Content starts

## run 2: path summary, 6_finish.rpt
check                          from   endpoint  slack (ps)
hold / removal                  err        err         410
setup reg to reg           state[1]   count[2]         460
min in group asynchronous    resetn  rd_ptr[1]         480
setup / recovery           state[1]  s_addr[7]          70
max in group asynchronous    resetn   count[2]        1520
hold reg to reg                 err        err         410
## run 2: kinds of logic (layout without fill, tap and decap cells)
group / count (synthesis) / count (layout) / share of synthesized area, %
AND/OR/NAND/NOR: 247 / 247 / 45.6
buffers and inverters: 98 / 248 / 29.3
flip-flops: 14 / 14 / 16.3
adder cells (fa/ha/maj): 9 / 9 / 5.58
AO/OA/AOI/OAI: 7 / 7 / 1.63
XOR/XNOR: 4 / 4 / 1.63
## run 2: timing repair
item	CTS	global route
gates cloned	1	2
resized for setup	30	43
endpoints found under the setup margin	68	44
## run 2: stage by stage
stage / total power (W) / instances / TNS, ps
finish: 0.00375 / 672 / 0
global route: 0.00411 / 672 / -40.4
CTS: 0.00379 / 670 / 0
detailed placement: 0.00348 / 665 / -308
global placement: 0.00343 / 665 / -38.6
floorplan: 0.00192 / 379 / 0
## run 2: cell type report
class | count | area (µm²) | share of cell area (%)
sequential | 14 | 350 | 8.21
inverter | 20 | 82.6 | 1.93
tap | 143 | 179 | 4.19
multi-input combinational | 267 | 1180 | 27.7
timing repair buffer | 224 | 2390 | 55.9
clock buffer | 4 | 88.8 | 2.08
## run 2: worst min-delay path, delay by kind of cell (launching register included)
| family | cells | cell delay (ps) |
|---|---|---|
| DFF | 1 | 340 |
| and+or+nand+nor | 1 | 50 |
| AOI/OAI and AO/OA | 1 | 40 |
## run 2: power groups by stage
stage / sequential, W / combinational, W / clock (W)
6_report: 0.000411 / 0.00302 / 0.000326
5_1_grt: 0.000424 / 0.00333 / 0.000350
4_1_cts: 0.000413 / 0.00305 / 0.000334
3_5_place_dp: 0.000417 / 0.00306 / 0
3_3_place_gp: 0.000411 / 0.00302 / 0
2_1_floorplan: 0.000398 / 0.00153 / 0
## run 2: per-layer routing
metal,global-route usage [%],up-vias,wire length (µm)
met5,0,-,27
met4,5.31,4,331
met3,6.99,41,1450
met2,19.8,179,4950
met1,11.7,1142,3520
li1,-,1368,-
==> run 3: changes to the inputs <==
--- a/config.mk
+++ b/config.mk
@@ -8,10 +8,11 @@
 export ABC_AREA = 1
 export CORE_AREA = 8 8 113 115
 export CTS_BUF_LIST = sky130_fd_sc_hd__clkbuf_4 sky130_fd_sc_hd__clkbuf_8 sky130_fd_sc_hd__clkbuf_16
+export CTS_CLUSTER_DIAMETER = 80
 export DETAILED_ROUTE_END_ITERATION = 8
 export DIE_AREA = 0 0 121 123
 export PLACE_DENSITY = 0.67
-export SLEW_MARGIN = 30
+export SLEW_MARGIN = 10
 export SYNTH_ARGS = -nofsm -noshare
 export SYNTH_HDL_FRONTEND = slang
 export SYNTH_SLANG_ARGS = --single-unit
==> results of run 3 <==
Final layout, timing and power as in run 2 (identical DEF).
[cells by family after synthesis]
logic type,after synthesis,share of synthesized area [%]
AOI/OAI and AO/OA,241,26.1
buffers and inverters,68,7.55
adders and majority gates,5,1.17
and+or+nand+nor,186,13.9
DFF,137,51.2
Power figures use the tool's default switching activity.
--- config.mk ---
export PLATFORM = sky130hd
export DESIGN_NAME = uart_rx
export DESIGN_NICKNAME = d
export VERILOG_FILES = /design/src/rtl/uart_pkg.sv /design/src/rtl/uart_sync2.sv /design/src/rtl/uart_rx.sv
export SDC_FILE = /design/constraint.sdc
export NUM_CORES = 1
export LEC_CHECK = 0
export ABC_CLOCK_PERIOD_IN_PS = 2100
export CAP_MARGIN = 20
export CELL_PAD_IN_SITES_DETAIL_PLACEMENT = 1
export CELL_PAD_IN_SITES_GLOBAL_PLACEMENT = 1
export CORE_MARGIN = 2
export CORE_UTILIZATION = 43
export CTS_CLUSTER_SIZE = 12
export DETAILED_ROUTE_END_ITERATION = 8
export GPL_ROUTABILITY_DRIVEN = 0
export HOLD_SLACK_MARGIN = 0.12
export PLACE_DENSITY_LB_ADDON = 0.12
export SLEW_MARGIN = 20
export SYNTH_ARGS = -nofsm -noshare
export SYNTH_HDL_FRONTEND = slang
export SYNTH_HIERARCHICAL = 1
export SYNTH_SLANG_ARGS = --single-unit
export TNS_END_PERCENT = 50
--- constraint.sdc ---
create_clock -name clk -period 2.1 [get_ports clk]
set_input_delay 0.42 -clock clk [delete_from_list [all_inputs] [get_ports clk]]
set_output_delay 0.42 -clock clk [all_outputs]
set_load 0.01 [all_outputs]
--- src/rtl/uart_pkg.sv ---
// Purpose : shared UART definitions (bit timing, receiver states, frame width).
// Latency : n/a (types, constants and elaboration-time functions only).
// Backpr. : n/a.
// Contents: DATA_BITS, rx_state_e, clks_per_bit(), half_bit().
package uart_pkg;

    // Payload bits per 8N1 frame.
    localparam int DATA_BITS = 8;

    typedef enum logic [2:0] {
        IDLE,
        START,
        DATA,
        STOP,
        BREAK
    } rx_state_e;

    // Clocks per bit period. Integer division truncates, and uart_tx uses the
    // same truncation, so both ends agree exactly when run on the same clock.
    function automatic int clks_per_bit(input int clk_freq, input int baud);
        return clk_freq / baud;
    endfunction

    // Clocks from the start edge to the start-bit midpoint.
    function automatic int half_bit(input int clk_freq, input int baud);
        return clks_per_bit(clk_freq, baud) / 2;
    endfunction

endpackage

--- src/rtl/uart_sync2.sv ---
// Purpose : two-flop synchronizer for one asynchronous input.
// Latency : 2 clk cycles from d_i to q_o.
// Backpr. : none; q_o follows d_i every cycle.
// Ports   : clk_i clock, rst_i sync active-high reset (flops load RST_VAL),
//           d_i async input, q_o synchronized output.
module uart_sync2 #(
    parameter logic RST_VAL = 1'b1
) (
    input  logic clk_i,
    input  logic rst_i,
    input  logic d_i,
    output logic q_o
);

    logic [1:0] sync_q;

    always_ff @(posedge clk_i) begin
        if (rst_i) begin
            sync_q <= {2{RST_VAL}};
        end else begin
            sync_q <= {sync_q[0], d_i};
        end
    end

    assign q_o = sync_q[1];

endmodule

--- src/rtl/uart_rx.sv ---
// Purpose : 8N1 UART receiver, LSB first, mid-bit sampling of a synchronized line.
// Latency : done 2 + HALF_BIT + 9*CLKS_PER_BIT + 1 cycles after the falling start edge.
// Backpr. : none; done/frame_err are one-cycle pulses and data holds until the next good frame.
// Ports   : clk, rst (sync active-high), rxd (async serial in, idle high),
//           data (last good byte), done / frame_err (pulses), busy (frame in progress).
module uart_rx
    import uart_pkg::*;
#(
    parameter int CLK_FREQ = 50000000,
    parameter int BAUD     = 115200
) (
    input  logic       clk,
    input  logic       rst,
    input  logic       rxd,
    output logic [7:0] data,
    output logic       done,
    output logic       frame_err,
    output logic       busy
);

    localparam int CLKS_PER_BIT = clks_per_bit(CLK_FREQ, BAUD);
    localparam int HALF_BIT     = half_bit(CLK_FREQ, BAUD);
    localparam int CNT_W        = $clog2(CLKS_PER_BIT);
    localparam int IDX_W        = $clog2(DATA_BITS);

    localparam logic [CNT_W-1:0] CNT_BIT_END  = CNT_W'(CLKS_PER_BIT - 1);
    localparam logic [CNT_W-1:0] CNT_HALF_END = CNT_W'(HALF_BIT - 1);
    localparam logic [IDX_W-1:0] LAST_BIT     = IDX_W'(DATA_BITS - 1);

    logic                 rxd_s;
    rx_state_e            state_q, state_d;
    logic [CNT_W-1:0]     clk_cnt_q, clk_cnt_d;
    logic [IDX_W-1:0]     bit_idx_q, bit_idx_d;
    logic [DATA_BITS-1:0] shreg_q, shreg_d;
    logic [DATA_BITS-1:0] data_q, data_d;
    logic                 done_q, done_d;
    logic                 frame_err_q, frame_err_d;

    // Line resets to the idle level so a reset does not look like a start edge.
    uart_sync2 #(
        .RST_VAL (1'b1)
    ) u_sync (
        .clk_i (clk),
        .rst_i (rst),
        .d_i   (rxd),
        .q_o   (rxd_s)
    );

    always_ff @(posedge clk) begin
        if (rst) begin
            state_q     <= IDLE;
            clk_cnt_q   <= '0;
            bit_idx_q   <= '0;
            shreg_q     <= '0;
            data_q      <= '0;
            done_q      <= 1'b0;
            frame_err_q <= 1'b0;
        end else begin
            state_q     <= state_d;
            clk_cnt_q   <= clk_cnt_d;
            bit_idx_q   <= bit_idx_d;
            shreg_q     <= shreg_d;
            data_q      <= data_d;
            done_q      <= done_d;
            frame_err_q <= frame_err_d;
        end
    end

    always_comb begin
        state_d     = state_q;
        clk_cnt_d   = clk_cnt_q + CNT_W'(1);
        bit_idx_d   = bit_idx_q;
        shreg_d     = shreg_q;
        data_d      = data_q;
        done_d      = 1'b0;
        frame_err_d = 1'b0;

        case (state_q)
            IDLE: begin
                clk_cnt_d = '0;
                if (!rxd_s) begin
                    state_d = START;
                end
            end

            START: begin
                // Re-check at the start-bit midpoint; a high line means the
                // falling edge was a glitch and is dropped silently.
                if (clk_cnt_q == CNT_HALF_END) begin
                    clk_cnt_d = '0;
                    bit_idx_d = '0;
                    state_d   = rxd_s ? IDLE : DATA;
                end
            end

            DATA: begin
                // Counting a full bit from the start midpoint lands on each
                // data-bit midpoint.
                if (clk_cnt_q == CNT_BIT_END) begin
                    clk_cnt_d          = '0;
                    shreg_d[bit_idx_q] = rxd_s;
                    if (bit_idx_q == LAST_BIT) begin
                        state_d = STOP;
                    end else begin
                        bit_idx_d = bit_idx_q + IDX_W'(1);
                    end
                end
            end

            STOP: begin
                // Leave at the stop midpoint so a back-to-back start edge half
                // a bit later is seen from IDLE.
                if (clk_cnt_q == CNT_BIT_END) begin
                    clk_cnt_d = '0;
                    if (rxd_s) begin
                        data_d  = shreg_q;
                        done_d  = 1'b1;
                        state_d = IDLE;
                    end else begin
                        frame_err_d = 1'b1;
                        state_d     = BREAK;
                    end
                end
            end

            BREAK: begin
                // A line still low after a bad stop bit is not a new start;
                // wait for it to return to idle first.
                clk_cnt_d = '0;
                if (rxd_s) begin
                    state_d = IDLE;
                end
            end

            default: begin
                clk_cnt_d = '0;
                state_d   = IDLE;
            end
        endcase
    end

    assign data      = data_q;
    assign done      = done_q;
    assign frame_err = frame_err_q;
    assign busy      = (state_q != IDLE);

endmodule

**Word-level counts from Yosys, hierarchy flattened**

Index checks and enable logic that the tools add are counted.

- Output and inout port bits: 11
- Word-level logic and storage cells: 59
- Input port bits: 3
- Flip-flop bits (word level): 35

- Reduce and logical (&&, ||, !) cells: 10
- Magnitude comparators: 2
- Add/sub/neg operators: 2
- Bitwise logic cells: 2
- Multiplexer cells: 21
- Eq/ne operators: 14

Operators by type and width:

| cell | count |
|---|---|
| $mux 3 | 10 |
| $mux 9 | 2 |
| $pmux 9 s2 | 1 |
| $pmux 3 s5 | 1 |
| $ne 2x2->1 const B | 6 |
| $add 9x1->9 const B | 1 |
| $eq 9x8->1 const B | 1 |
| $eq 9x9->1 const B | 1 |
| $bwmux 8 | 1 |
| $eq 3x2->1 const B | 2 |
| $eq 3x3->1 const B | 2 |
| $pmux 3 s2 | 1 |
| $reduce_and 6->1 | 1 |
| $lt 3x4->1 const B | 1 |
| $reduce_and 4->1 | 1 |
| $add 3x1->3 const B | 1 |
| $demux 1 s3 | 1 |
| $eq 3x1->1 const B | 1 |
| $ge 3x1->1 const B | 1 |
| $logic_not 3->1 | 1 |
| $mux 1 | 3 |
| $reduce_and 3->1 | 1 |
| $reduce_bool 3->1 | 1 |
| $reduce_or 3->1 | 1 |
| 7 further kinds | 8 |

**Depth between registers and ports, before layout**

- Word-level depth: 5
- Mapped depth: 8
- Gate-level depth less buffers: 7

**Cells and area by module**

Netlist, hierarchy kept.

By module, submodules not included:

| module | seq. area each (um^2) | instances | area an instance (um^2) | cells each |
|---|---|---|---|---|
| uart_rx | 660.6 | 1 | 1505.2 | 161 |
| uart_sync2 | 40.0 | 1 | 52.6 | 4 |

**Least setup slack after synthesis**

No wires, ideal clock.

- Path type: reg2reg
- Start point: register clk_cnt_q[0]
- End point: register data_q[0], in the netlist data[0]
- Data required time: 1.972 ns
- Cell stages (with the launch flop): 7
- Arrival: 1.696 ns
- Clock period less this slack: 1.823 ns
- Setup slack: 0.277 ns
- Buffers on the path: 0
- Library setup time: 0.128 ns
- Cells stage by stage: dfxtp_1 ha_1 and4bb_2 nand2_1 nor3_2 mux2i_1 nor2_1

- Longest elaborated chain between the ends: 2

RTL lines:

| item | RTL line | source |
|---|---|---|
| from (decl) | uart_rx.sv:32 | `logic [CNT_W-1:0] clk_cnt_q, clk_cnt_d;` |
| from (signal assigned) | uart_rx.sv:60 | `clk_cnt_q <= clk_cnt_d;` |
| $eq 9x9->1 | uart_rx.sv:113 | `if (clk_cnt_q == CNT_BIT_END) begin` |
| $reduce_and 3->1 (no source line) | -- |  |
| to (signal assigned) | uart_rx.sv:63 | `data_q <= data_d;` |
| to (decl) | uart_rx.sv:35 | `logic [DATA_BITS-1:0] data_q, data_d;` |

No other way between the ends.
A chain may end at the register's enable or synchronous reset.

**Worst setup path after layout**

- Start point: register state_q[2]
- End point: output port busy

- Longest elaborated chain between the ends: 1

RTL lines:

| item | RTL line | source |
|---|---|---|
| from (decl) | uart_rx.sv:31 | `rx_state_e state_q, state_d;` |
| from (signal assigned) | uart_rx.sv:59 | `state_q <= state_d;` |
| $reduce_bool 3->1 | uart_rx.sv:145 | `assign busy = (state_q != IDLE);` |
| to (decl) | uart_rx.sv:18 | `output logic busy` |

No other way between the ends.

==> impl_metrics.py <==
metrics = {
    "status": {
        "status": "finished clean",
    },
    "placement": {
        "dpl.hpwl_um": 2590,
        "place_inst": 222,
        "dpl_cell_area_sq_um": 1760,
        "io_buffers": 13,
    },
    "clocking": {
        "cts-resized-gates": 1,
        "tritoncts": "yes",
        "hold_buffers": 0,
        "cts_sinks": 35,
        "worstSkewPairLatency_ns": 0.35,
        "clockBufferDepth": 2,
        "post_cts_buffers": 0,
        "htree_levels": 2,
        "cts_root_buffer": "clkbuf_4",
        "cts_buffers": 5,
        "clk_pin_slew_ns": 0.11,
    },
    "die": {
        "io_pins": 14,
        "die_area_sq_um": 4120,
        "die_width_um": 64.2,
        "core_sq_um": 3420,
        "rows": 21,
        "initial_utilization": 0.456,
        "die_h_um": 64.2,
    },
    "timing": {
        "setup-tns-final_ns": 0,
        "fmax_ghz": 0.524,
        "finalSetupViolCount": 0,
        "rsz0062_at_grt": "false",
        "worstMarginPinSlew_ns": 0.387,
        "clock_skew_ns": 0.00407,
        "min_period_over_period": 0.909,
        "finalHoldViolations": 0,
        "min_period_ns": 1.91,
        "slew-limit-headroom": 0.738,
        "drv_slew": 0,
    },
    "power_and_ir_drop": {
        "power_mw": 1.32,
        "power_leakage_nw": 0.731,
        "peakVddDrop_mv": 0.469,
        "pwr_density_cell_nw_per_um2": 711,
    },
    "yosys": {
        "synth_top_area_share": 0.450,
        "synth_flop_cell": "dfxtp_1",
        "synth_seq_cells": 35,
        "synth_top_area_cell": "dfxtp_1",
        "synth_seq_area_share": 0.450,
        "async_flop_share": 0,
        "synthTopCellsByArea": "dfxtp_1 45%, mux2i_1 10%, nor2_1 7.5%",
        "synthDistinctLibCells": 42,
        "synth_nets": 173,
        "avgSynthCellArea_sq_um": 9.44,
        "synth_edf_count": 0,
        "syn_area_sq_um": 1560,
        "netlist_instances": 165,
        "yosys_warnings": 6,
    },
    "final_layout": {
        "syn_to_final_growth_pct": 18.8,
        "register_area_sq_um": 701,
        "fin_cells": 230,
        "antenna_cells": 0,
        "finish.net_count": 191,
        "fillCellCount": 404,
        "drive_gt1_frac": 0.125,
        "multiInputGateArea_sq_um": 806,
        "design_area_sq_um": 1850,
    },
    "route": {
        "via_per_inst": 5.39,
        "drcViolationCount": 0,
        "vias": 1240,
        "drtIter0Drc": 63,
        "wl_per_cell_um": 15.6,
        "drt_wl_total_um": 3580,
        "ant_nets": 0,
        "drtPass1Iterations": 4,
    },
    "setup_path": {
        "cp_max_fo": 8,
        "cp.required_ns": 1.68,
        "worstSetupPathType": "reg2out",
        "end_kind": "output pin",
        "worstPathArrival_ns": 1.49,
        "crit_path_start_kind": "flop",
    },
    "worst_hold_path": {
        "hp-class": "reg2reg",
    },
    "global_routing": {
        "track_usage": 0.194,
        "antenna_found_initial": 0,
        "grt_remaining_overflow": 0,
        "grt_pass1_wl_um": 6040,
        "grt_max_degree": 25,
        "grt_pass1_vias": 1301,
    },
    "flow_run": {
        "drv_cap": 0,
    },
}
==> where the power goes <==
| group | internal (mW) | switching (mW) | total, mW |
|---|---|---|---|
| clock | 0.281 | 0.235 | 0.516 |
| combinational | 0.0527 | 0.0652 | 0.118 |
| sequential | 0.672 | 0.0104 | 0.682 |
| total | 1.01 | 0.311 | 1.32 |
--- src/rtl/regfile_write_arbiter.sv ---
// Shares the single register-file write port between port A (ALU writeback) and
// port B (memory load data).
//   CLK, RESET                  : clock, asynchronous active-low reset
//   A_VALID/A_ADDR/A_DATA/A_READY : port A write handshake
//   B_VALID/B_ADDR/B_DATA/B_READY : port B write handshake
//   WRITE/INADDRESS/IN          : registered register-file write port
//   BUSY                        : per-register pending-write scoreboard
// Older held write issues first; same-cycle arrivals are broken by a round-robin
// pointer that moves to the loser after every contested grant.
module regfile_write_arbiter
    import regfile_write_arbiter_pkg::*;
(
    input  logic              CLK,
    input  logic              RESET,
    input  logic              A_VALID,
    input  logic [ADDR_W-1:0] A_ADDR,
    input  logic [DATA_W-1:0] A_DATA,
    output logic              A_READY,
    input  logic              B_VALID,
    input  logic [ADDR_W-1:0] B_ADDR,
    input  logic [DATA_W-1:0] B_DATA,
    output logic              B_READY,
    output logic              WRITE,
    output logic [ADDR_W-1:0] INADDRESS,
    output logic [DATA_W-1:0] IN,
    output logic [NREG-1:0]   BUSY
);

    logic              full_a, full_b;
    logic [ADDR_W-1:0] addr_a, addr_b;
    logic [DATA_W-1:0] data_a, data_b;
    logic              age_a, age_b;
    logic              grant_a, grant_b;
    logic              load_a, load_b;
    logic              pick_b;
    req_e              rr_q;

    // Grant depends only on registered slot state, so READY has no path from VALID.
    always_comb begin
        pick_b  = 1'b0;
        grant_a = 1'b0;
        grant_b = 1'b0;
        if (full_a && full_b) begin
            if (age_a != age_b) begin
                pick_b = age_a;
            end else begin
                pick_b = (rr_q == REQ_B);
            end
            grant_a = !pick_b;
            grant_b = pick_b;
        end else begin
            grant_a = full_a;
            grant_b = full_b;
        end
    end

    // RESET gates READY so nothing is offered while held in reset.
    assign A_READY = RESET && (!full_a || grant_a);
    assign B_READY = RESET && (!full_b || grant_b);
    assign load_a  = A_VALID && A_READY;
    assign load_b  = B_VALID && B_READY;

    regfile_write_arbiter_slot u_slot_a (
        .clk         (CLK),
        .rst_n       (RESET),
        .load        (load_a),
        .grant       (grant_a),
        .other_full  (full_b),
        .other_grant (grant_b),
        .load_addr   (A_ADDR),
        .load_data   (A_DATA),
        .full        (full_a),
        .addr        (addr_a),
        .data        (data_a),
        .age         (age_a)
    );

    regfile_write_arbiter_slot u_slot_b (
        .clk         (CLK),
        .rst_n       (RESET),
        .load        (load_b),
        .grant       (grant_b),
        .other_full  (full_a),
        .other_grant (grant_a),
        .load_addr   (B_ADDR),
        .load_data   (B_DATA),
        .full        (full_b),
        .addr        (addr_b),
        .data        (data_b),
        .age         (age_b)
    );

    always_ff @(posedge CLK or negedge RESET) begin
        if (!RESET) begin
            WRITE     <= 1'b0;
            INADDRESS <= '0;
            IN        <= '0;
            rr_q      <= REQ_A;
        end else begin
            WRITE <= grant_a || grant_b;
            if (grant_a) begin
                INADDRESS <= addr_a;
                IN        <= data_a;
            end else if (grant_b) begin
                INADDRESS <= addr_b;
                IN        <= data_b;
            end
            if (full_a && full_b) begin
                rr_q <= grant_a ? REQ_B : REQ_A;
            end
        end
    end

    assign BUSY = reg_decode(addr_a, full_a)
                | reg_decode(addr_b, full_b)
                | reg_decode(INADDRESS, WRITE);

endmodule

Content ends

> _PROBLEM DESCRIPTION_
Please give an exact copy of the entries above, from the line with "detailed placement: 0.00348 / 665 / -308" down to the line with "adders and majority gates,5,1.17", inclusive, and nothing else.

> _SOLUTION TO THIS PROBLEM_
detailed placement: 0.00348 / 665 / -308
global placement: 0.00343 / 665 / -38.6
floorplan: 0.00192 / 379 / 0
## run 2: cell type report
class | count | area (µm²) | share of cell area (%)
sequential | 14 | 350 | 8.21
inverter | 20 | 82.6 | 1.93
tap | 143 | 179 | 4.19
multi-input combinational | 267 | 1180 | 27.7
timing repair buffer | 224 | 2390 | 55.9
clock buffer | 4 | 88.8 | 2.08
## run 2: worst min-delay path, delay by kind of cell (launching register included)
| family | cells | cell delay (ps) |
|---|---|---|
| DFF | 1 | 340 |
| and+or+nand+nor | 1 | 50 |
| AOI/OAI and AO/OA | 1 | 40 |
## run 2: power groups by stage
stage / sequential, W / combinational, W / clock (W)
6_report: 0.000411 / 0.00302 / 0.000326
5_1_grt: 0.000424 / 0.00333 / 0.000350
4_1_cts: 0.000413 / 0.00305 / 0.000334
3_5_place_dp: 0.000417 / 0.00306 / 0
3_3_place_gp: 0.000411 / 0.00302 / 0
2_1_floorplan: 0.000398 / 0.00153 / 0
## run 2: per-layer routing
metal,global-route usage [%],up-vias,wire length (µm)
met5,0,-,27
met4,5.31,4,331
met3,6.99,41,1450
met2,19.8,179,4950
met1,11.7,1142,3520
li1,-,1368,-
==> run 3: changes to the inputs <==
--- a/config.mk
+++ b/config.mk
@@ -8,10 +8,11 @@
 export ABC_AREA = 1
 export CORE_AREA = 8 8 113 115
 export CTS_BUF_LIST = sky130_fd_sc_hd__clkbuf_4 sky130_fd_sc_hd__clkbuf_8 sky130_fd_sc_hd__clkbuf_16
+export CTS_CLUSTER_DIAMETER = 80
 export DETAILED_ROUTE_END_ITERATION = 8
 export DIE_AREA = 0 0 121 123
 export PLACE_DENSITY = 0.67
-export SLEW_MARGIN = 30
+export SLEW_MARGIN = 10
 export SYNTH_ARGS = -nofsm -noshare
 export SYNTH_HDL_FRONTEND = slang
 export SYNTH_SLANG_ARGS = --single-unit
==> results of run 3 <==
Final layout, timing and power as in run 2 (identical DEF).
[cells by family after synthesis]
logic type,after synthesis,share of synthesized area [%]
AOI/OAI and AO/OA,241,26.1
buffers and inverters,68,7.55
adders and majority gates,5,1.17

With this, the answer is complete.